May the Sacrament of your Son, which we have received,
increase our strength, we pray, O Lord,
that from this mystery of unity
we may drink deeply of love’s power
and everywhere promote your peace.
Through Christ our Lord.
The lines above are from the Prayer after Communion in the Ritual Mass for Reconciliation in the Roman Missal. Along with the prayer composed by Teresa Berger , they strike me as particularly apt for these days, whether we are talking about Dallas or Baton Rouge, Orlando or San Bernardino. Or Nigeria or Yemen. Or Bangladesh or Iraq.
I do not want to suggest here that if only we have more / enough Ritual Masses for Reconciliation (or prayer services or Masses in time of civil disturbance, etc.,), then tensions over race and religion and culture will abate. But if our prayers and homilies and rituals never name or confront harmful ideologies about race, religion, and culture then we deprive the liturgy of a part of its lifeblood—which is our blood, sweat, and tears (tears of joy, yes, but also tears of anguish). Liturgy becomes disincarnate, as though Christians worship a docetic Jesus who floated serenely above life’s trials and tribulations. We send the message that the paschal mystery, the core of Christian belief and liturgical practice, has after all nothing to say about real bloodshed in the world.

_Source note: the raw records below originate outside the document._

`config.mk`:
```
export PLATFORM = sky130hd
export DESIGN_NAME = sequenciador_linha_envase
export DESIGN_NICKNAME = d
export VERILOG_FILES = /design/src/rtl/sequenciador_linha_envase.sv
export SDC_FILE = /design/constraint.sdc
export NUM_CORES = 1
export LEC_CHECK = 0
export ABC_CLOCK_PERIOD_IN_PS = 6000
export CAP_MARGIN = 20
export CORE_ASPECT_RATIO = 1.5
export CORE_UTILIZATION = 55
export DETAILED_ROUTE_END_ITERATION = 6
export PLACE_DENSITY = 0.77
export SKIP_CTS_REPAIR_TIMING = 1
export SYNTH_ARGS = -nofsm -noshare
export SYNTH_HDL_FRONTEND = slang
export SYNTH_SLANG_ARGS = --single-unit
export TNS_END_PERCENT = 5
```
`constraint.sdc`:
```
create_clock -name clk -period 6 [get_ports clk]
set_clock_uncertainty 0.05 [all_clocks]
set_input_delay 1.8 -clock clk [delete_from_list [all_inputs] [get_ports clk]]
set_output_delay 1.8 -clock clk [all_outputs]
set_load 0.1 [all_outputs]
```
`src/rtl/sequenciador_linha_envase.sv`:
```
// Master sequencer for the bottling line: conveyor -> filler -> sealer, one bottle at a time, plus cork stock and watchdog.
// Latency: registered Moore outputs; each cmd_* rises one cycle after its state is entered; alarme_rolha is decoded from the stock register.
// Backpressure: 4-phase cmd/done per station; cork shortage parks the line in PAUSA, a silent station trips ERRO.
// Optional: define LOTE_EN to stop the line after LOTE_TAM bottles until liga is seen low.
module sequenciador_linha_envase #(
    parameter int ROLHAS_INIT    = 20,
    parameter int ROLHAS_MAX     = 50,
    parameter int TIMEOUT_CICLOS = 150000000,
    parameter int LOTE_TAM       = 12
) (
    input  logic       clk,
    input  logic       reset,
    input  logic       liga,
    input  logic       recarga,
    input  logic       esteira_ok,
    input  logic       enchimento_ok,
    input  logic       vedacao_ok,
    input  logic       decrementar_rolha,
    output logic       cmd_esteira,
    output logic       cmd_enchimento,
    output logic       cmd_vedacao,
    output logic       alarme_rolha,
    output logic [7:0] estoque_rolhas,
    output logic [7:0] garrafas_prontas,
    output logic       erro_timeout,
    output logic       lote_completo
);

    // Watchdog width: enough for TIMEOUT_CICLOS, never below 28 bits.
    localparam int WD_W_MIN = $clog2(TIMEOUT_CICLOS + 1);
    localparam int WD_W     = (WD_W_MIN > 28) ? WD_W_MIN : 28;
    // The count equals the number of cycles already spent in the state, so the
    // TIMEOUT_CICLOS-th cycle is the one where the counter shows TIMEOUT_CICLOS-1.
    localparam logic [WD_W-1:0] WD_ULTIMO = WD_W'(TIMEOUT_CICLOS - 1);

    localparam logic [3:0] IDLE        = 4'd0;
    localparam logic [3:0] ESTEIRA     = 4'd1;
    localparam logic [3:0] ESTEIRA_REL = 4'd2;
    localparam logic [3:0] ENCHER      = 4'd3;
    localparam logic [3:0] ENCHER_REL  = 4'd4;
    localparam logic [3:0] VEDAR       = 4'd5;
    localparam logic [3:0] VEDAR_REL   = 4'd6;
    localparam logic [3:0] PAUSA       = 4'd7;
    localparam logic [3:0] ERRO        = 4'd8;

    logic [3:0]      state;
    logic [3:0]      state_nxt;
    logic [WD_W-1:0] wd;
    logic            wd_ativo;
    logic            wd_lim;
    logic            fim_garrafa;
    logic            lote_fim;
    logic            lote_bloq;

    assign alarme_rolha = (estoque_rolhas == 8'd0);
    assign fim_garrafa  = (state == VEDAR_REL) && !vedacao_ok;
    assign wd_ativo     = (state == ESTEIRA) || (state == ESTEIRA_REL) ||
                          (state == ENCHER)  || (state == ENCHER_REL)  ||
                          (state == VEDAR)   || (state == VEDAR_REL);
    assign wd_lim       = (wd == WD_ULTIMO);

`ifdef LOTE_EN
    localparam logic [3:0] LOTE_ULT = 4'(LOTE_TAM - 1);
    logic [3:0] lote_cnt;

    assign lote_fim  = fim_garrafa && (lote_cnt == LOTE_ULT);
    assign lote_bloq = lote_completo;

    // Batch counter: counts finished bottles, latches completion, rearmed by liga low while idle
    always_ff @(posedge clk or posedge reset) begin
        if (reset) begin
            lote_cnt      <= 4'd0;
            lote_completo <= 1'b0;
        end else if ((state == IDLE) && lote_completo && !liga) begin
            lote_cnt      <= 4'd0;
            lote_completo <= 1'b0;
        end else if (fim_garrafa) begin
            lote_cnt <= lote_cnt + 4'd1;
            if (lote_fim)
                lote_completo <= 1'b1;
        end
    end
`else
    // No batch limit: the line runs for as long as liga is high.
    assign lote_fim      = 1'b0;
    assign lote_bloq     = 1'b0;
    assign lote_completo = 1'b0;
`endif

    // Next state: bottle sequence; a station answering on the last allowed cycle beats the watchdog
    always_comb begin
        state_nxt = state;
        case (state)
            IDLE:        if (liga && !alarme_rolha && !lote_bloq) state_nxt = ESTEIRA;
            ESTEIRA:     if (esteira_ok)     state_nxt = ESTEIRA_REL;
            ESTEIRA_REL: if (!esteira_ok)    state_nxt = ENCHER;
            ENCHER:      if (enchimento_ok)  state_nxt = ENCHER_REL;
            ENCHER_REL:  if (!enchimento_ok) state_nxt = VEDAR;
            VEDAR: begin
                if (vedacao_ok)        state_nxt = VEDAR_REL;
                else if (alarme_rolha) state_nxt = PAUSA;
            end
            VEDAR_REL:   if (!vedacao_ok) state_nxt = (liga && !lote_fim) ? ESTEIRA : IDLE;
            PAUSA:       if (!alarme_rolha) state_nxt = VEDAR;
            ERRO:        if (!liga) state_nxt = IDLE;
            default:     state_nxt = IDLE;
        endcase
        if (wd_ativo && wd_lim && (state_nxt == state))
            state_nxt = ERRO;
    end

    // State register
    always_ff @(posedge clk or posedge reset) begin
        if (reset) state <= IDLE;
        else       state <= state_nxt;
    end

    // Watchdog: restarts on every state change, runs only while a handshake is pending
    always_ff @(posedge clk or posedge reset) begin
        if (reset)                   wd <= '0;
        else if (state_nxt != state) wd <= '0;
        else if (wd_ativo)           wd <= wd + 1'b1;
    end

    // Registered Moore outputs, one cycle behind the state register
    always_ff @(posedge clk or posedge reset) begin
        if (reset) begin
            cmd_esteira    <= 1'b0;
            cmd_enchimento <= 1'b0;
            cmd_vedacao    <= 1'b0;
            erro_timeout   <= 1'b0;
        end else begin
            cmd_esteira    <= (state == ESTEIRA);
            cmd_enchimento <= (state == ENCHER);
            cmd_vedacao    <= (state == VEDAR);
            erro_timeout   <= (state == ERRO);
        end
    end

    // Cork stock: refill beats a simultaneous decrement; decrement saturates at zero
    always_ff @(posedge clk or posedge reset) begin
        if (reset)
            estoque_rolhas <= 8'(ROLHAS_INIT);
        else if (recarga)
            estoque_rolhas <= 8'(ROLHAS_MAX);
        else if (decrementar_rolha && (estoque_rolhas != 8'd0))
            estoque_rolhas <= estoque_rolhas - 8'd1;
    end

    // Finished-bottle counter, bumped when the sealer releases its done; wraps at 255
    always_ff @(posedge clk or posedge reset) begin
        if (reset)            garrafas_prontas <= 8'd0;
        else if (fim_garrafa) garrafas_prontas <= garrafas_prontas + 8'd1;
    end

endmodule

```
* Word level (Yosys, flattened, before mapping) *
Cells that the tools add are included.
Widths: inputs -> output; s select.

cells by class
  $add $sub $neg = 3
  multiply operators = 0
  divide/modulo/power cells = 0
  order comparisons = 0
  equal/unequal tests = 11
  shift-type cells = 0
  mux-type cells = 17
  bitwise gates (word level) = 0
  reductions and logical operators = 17

operators with widths
  operator               count
  $mux 28                2
  $mux 4                 11
  $pmux 4 s9             1
  $add 28x1->28 const B  1
  $eq 28x28->1 const B   1
  $eq 4x3->1 const B     4
  $mux 8                 2
  $add 8x1->8 const B    1
  $eq 4x2->1 const B     2
  $logic_not 8->1        1
  $reduce_bool 8->1      1
  $sub 8x1->8 const B    1
  $logic_and 1x1->1      5
  $logic_or 1x1->1       5
  $eq 4x1->1 const B     1
  $eq 4x4->1             1
  $eq 4x4->1 const B     1
  $logic_not 4->1        1
  $ne 4x4->1             1
  $reduce_bool 2->1      2
  $logic_not 1->1        2
  $mux 1                 1

word-level totals
  flip-flop bits (word level) = 52
  bits in latches = 0
  memory bits (writable) = 0
  memory bits (read-only) = 0
  input port bits = 8
  word-level logic and storage cells = 56
  memories kept = 0

* Longest topological paths before layout *
Gate-level depths: netlist (run 1).

  depth in word-level cells = 11
  gate-level depth with buffers = 8

* Worst setup path after synthesis (run 1) *
Ideal clock, no wire load.

  path type = reg-to-output
  start = register estoque_rolhas[0]
  end = output port alarme_rolha
  data arrival time = 2.486 ns
  required time = 4.150 ns
  setup slack = 1.664 ns
  cell stages (with the launch flop) = 5
  buffers on the path = 0
  cell sequence = dfrtp_1 -> inv_1 -> ha_1 -> or3b_2 -> nor2_2

between the ends
  longest elaborated chain between the ends = 1

ends and longest elaborated chain
  element                   RTL line  text
  start: declaration        23        output logic [7:0] estoque_rolhas,
  start signal: assignment  143       estoque_rolhas <= 8'(ROLHAS_INIT);
  start signal: assignment  145       estoque_rolhas <= 8'(ROLHAS_MAX);
  start signal: assignment  147       estoque_rolhas <= estoque_rolhas - 8'd1;
  $logic_not 8->1           55        assign alarme_rolha = (estoque_rolhas == 8'd0);
  end: declaration          22        output logic alarme_rolha,

Every way passes these cells.

* Worst setup path in the final report (run 1) *
Ends and elaborated chain as after synthesis.

==> PnR_summary.wiki, run 1 <==
{| class="wikitable"
! Metric !! Value
|-
| Maximum buffer depth of the clock tree || 2
|-
| Number of clock sinks || 52
|-
| Crit path time final || 4.722 ns
|-
| Vias in the first global route || 2404
|-
| Count of max-cap constraint violations || 0
|-
| Post-route setup slack || 1.278 ns
|-
| First-pass iteration count of the detailed router || 4
|-
| Post-synthesis instance total || 305
|-
| Vias || 2406
|-
| Worst hold path class || flip-flop to flip-flop
|-
| Max Transition Viols Final || 0
|-
| Number of inserted diodes || 0
|-
| IO Pins || 30
|-
| Synth Cell Area || 0.003089 sq mm
|-
| Top achievable clock speed || 211.8 MHz
|-
| Congestion Overflow GR || 0
|-
| Count of state elements after synthesis || 52
|-
| Sum of negative setup slack || 0 ns
|-
| Half-perimeter wire length after detailed placement || 4581 microns
|-
| Required arrival time at the worst endpoint || 4.15 ns
|-
| Most area-hungry cell type in the Yosys netlist || sky130_fd_sc_hd__dfrtp_1
|-
| GP Congestion || 0.8609
|-
| Syn Area/Cell || 10.13 sq um
|-
| Antenna-violating nets left || 0
|-
| Starting DRT DRC Count || 134
|-
| Clock insertion delay at the later pin of the skew report || 0.31 ns
|-
| Maximum vdd drop || 326.5 uV
|-
| Core area || 0.005450 sq mm
|-
| Area added between synthesis and finish || 12.72%
|-
| Register area share after synthesis || 42.20%
|-
| Most common library cell in the layout ignoring fill and taps || sky130_fd_sc_hd__dfrtp_1
|-
| Primary flip-flop cell chosen by synthesis mapping || sky130_fd_sc_hd__dfrtp_1
|-
| Yosys warning total || 0
|-
| Number of rows created at floorplan || 33
|-
| Number of buffers created by CTS || 5
|-
| Post-route clock period utilization || 78.70%
|-
| Post-synth EDFFs || 0
|-
| Result of the run || complete, no violations
|-
| Remaining design rule violation count || 0
|-
| Crit path launch type || flip-flop
|-
| Fraction of post-synthesis cell area in the top cell type by area || 40.50%
|-
| Synth cell types || 63
|-
| Leakage power || 1.364 nW
|-
| Antenna violations before repair || 0
|-
| Fraction of synthesis flops using an asynchronous set or reset pin || 100.0%
|-
| Depth of the CTS H-tree || 2
|-
| Share of final-layout standard cells stronger than drive strength 1 || 14.11%
|-
| Port Buffers || 28
|-
| Aggregate routed wire length || 6351 microns
|-
| Area of the die || 0.005927 sq mm
|-
| Die Span Y || 93.79 microns
|-
| Net count after synthesis || 316
|-
| NumNets Final || 336
|-
| DR WL/cell || 16.04 microns
|-
| Global-route wire length before repair || 11110 microns
|-
| Setup violations, final || 0
|-
| Count of endpoints failing hold in the final timing report || 0
|-
| Worst setup slack after placement || 1.613 ns
|-
| Classification of the worst setup path || flip-flop to output port
|-
| Power per unit of standard cell area || 349.5 mW/mm^2
|-
| Data arrival, critical path || 2.87 ns
|-
| Total global routing track utilization || 24.01%
|-
| CTS root buf || sky130_fd_sc_hd__clkbuf_8
|-
| Max_slew headroom || 33.58%
|-
| Synth top area cells || sky130_fd_sc_hd__dfrtp_1 (41%), sky130_fd_sc_hd__xnor2_1 (5.1%), sky130_fd_sc_hd__xor2_1 (4.3%)
|-
| Clock tree from TritonCTS || done
|-
| Unrepaired setup endpoints after global routing || no
|-
| Filler cell count in the final layout || 473
|-
| Kind of end point of the critical path || output port
|-
| Effective utilization at floorplan || 56.68%
|-
| Worst Tran Pin Value || 0.9932 ns
|-
| Die X-Extent || 63.19 microns
|-
| Largest fanout on the critical path || 4
|-
| Post-DR vias/cell || 6.076
|-
| Commonest cells after routing, fill and taps aside || sky130_fd_sc_hd__dfrtp_1 (50), sky130_fd_sc_hd__clkdlybuf4s50_1 (28), sky130_fd_sc_hd__xnor2_1 (18)
|-
| Pin count of the biggest net entering global routing || 41
|-
| Clock-pin slew on the worst setup and hold paths || 0.10 ns
|}
## synth_stat cells, types with 3 or more instances
cell,count
sky130_fd_sc_hd__a211oi_2,4
sky130_fd_sc_hd__a21oi_1,9
sky130_fd_sc_hd__a22oi_1,3
sky130_fd_sc_hd__and3_1,8
sky130_fd_sc_hd__and4_1,7
sky130_fd_sc_hd__buf_2,6
sky130_fd_sc_hd__buf_4,3
sky130_fd_sc_hd__clkbuf_1,5
sky130_fd_sc_hd__dfrtp_1,50
sky130_fd_sc_hd__ha_1,3
sky130_fd_sc_hd__inv_1,7
sky130_fd_sc_hd__mux2i_1,3
sky130_fd_sc_hd__nand2_1,13
sky130_fd_sc_hd__nand2b_1,6
sky130_fd_sc_hd__nand3_1,13
sky130_fd_sc_hd__nand4_1,11
sky130_fd_sc_hd__nor2_1,14
sky130_fd_sc_hd__nor2b_1,5
sky130_fd_sc_hd__nor3_1,14
sky130_fd_sc_hd__nor3_2,10
sky130_fd_sc_hd__nor4_1,8
sky130_fd_sc_hd__o21ai_0,7
sky130_fd_sc_hd__o21ai_1,3
sky130_fd_sc_hd__or3_1,9
sky130_fd_sc_hd__xnor2_1,18
sky130_fd_sc_hd__xor2_1,15
## where the power goes
part           leakage, nW  switching [mW]  internal [mW]
Sequential           0.694          0.0693          0.385
Clock               0.0487           0.125         0.0853
Combinational        0.621           0.391          0.161
Total                 1.36           0.586          0.631
## stage by stage
stage               power, mW  utilization (%)  hold WS (ns)  instance area, sq um  std cells
floorplan              0.9253                -        0.4825                  3089        305
global placement       0.9982            61.64        0.4199                  3359        386
detailed placement      1.009            62.01        0.4147                  3379        387
CTS                     1.217            63.75        0.4334                  3475        395
global route            1.286            63.89        0.4684                  3482        396
finish                  1.217            63.89        0.4246                  3482        396
## registers in the layout, summed over array words and instances (netlist names)
name / count
cmd_enchimento: 1
cmd_esteira: 1
cmd_vedacao: 1
erro_timeout: 1
estoque_rolhas: 8
garrafas_prontas: 8
state: 4
wd: 28
## kinds of logic after synthesis
kind of cell	after synthesis	share of synthesized area, %
flops	52	42.20
buf+inv	24	4.010
simple gates	145	31.55
fa+ha+maj	3	1.215
other cells	1	0.1214
xor+xnor	33	9.356
compound gates	42	9.842
mux	5	1.701
## critical path, stage by stage (launching register included)
cell                              delay (ns)
sky130_fd_sc_hd__dfrtp_1                0.41
sky130_fd_sc_hd__inv_1                  0.09
sky130_fd_sc_hd__ha_1                   0.19
sky130_fd_sc_hd__or3b_2                 0.51
sky130_fd_sc_hd__nor2_2                 0.20
sky130_fd_sc_hd__clkdlybuf4s50_1        1.16
## final timing paths
kind | startpoint | to | slack (ns) | depth (start not counted)
hold reg to reg | garrafas_prontas[7] | garrafas_prontas[7] | 0.42 | 1
setup reg to reg | estoque_rolhas[0] | wd[12] | 3.28 | 7
min in group asynchronous | reset | garrafas_prontas[5] | 1.70 | 2
hold / removal | garrafas_prontas[7] | garrafas_prontas[7] | 0.42 | 1
max in group asynchronous | reset | estoque_rolhas[4] | 3.63 | 3
setup / recovery | estoque_rolhas[0] | alarme_rolha | 1.28 | 5
## layout make-up
| class | instances | area, sq um | share of cell area [%] |
|---|---|---|---|
| clock buffer | 5 | 68.82 | 1.976 |
| clock inverter | 3 | 26.28 | 0.7546 |
| tap | 70 | 87.58 | 2.515 |
| sequential | 52 | 1304 | 37.44 |
| inverter | 7 | 26.28 | 0.7546 |
| timing repair buffer | 30 | 307.8 | 8.839 |
| multi-input combinational | 229 | 1662 | 47.72 |
## per-layer routing
layer	wire, microns	share of wire (%)	GRT usage, %	up-vias
li1	-	-	-	1169
met2	3423	54	43.82	34
met4	223	3.5	12.88	0
met1	2577	41	26.63	1185
met5	0	0	0	-
met3	127	2.0	3.277	18
No activity file was read; power rests on OpenSTA's default activity.
==> inputs of run 2 (changes only) <==
- ABC_CLOCK_PERIOD_IN_PS: 6000 -> 4400
- clock period: 6 -> 4.4 ns (I/O delays scaled with it)
==> run 2 against run 1 <==
Via count fell by 0.42%. Global-route usage fell by 0.75 points. Critical path type unchanged. Critical path depth fell by 4. Count of clock-buffer cells in the layout did not move. Clock power rose by 57%. Core utilization rose by 0.25 points. Sequential share of layout area fell by 0.15 points. Power rose by 40%. Final area rose by 0.40%. Setup slack got worse by 0.33 ns.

Apart from the prayer of the faithful, I do not recall any time in the past year when any part of a liturgy I attended addressed terrorism or racism. However, in the wake of the attacks of September 2001, I heard a homilist preach on God as shepherd: “We say to our shepherd: Find us!” Those impassioned words remain with me still. I invite readers to share their experiences of liturgies that did or did not address these large issues of our day.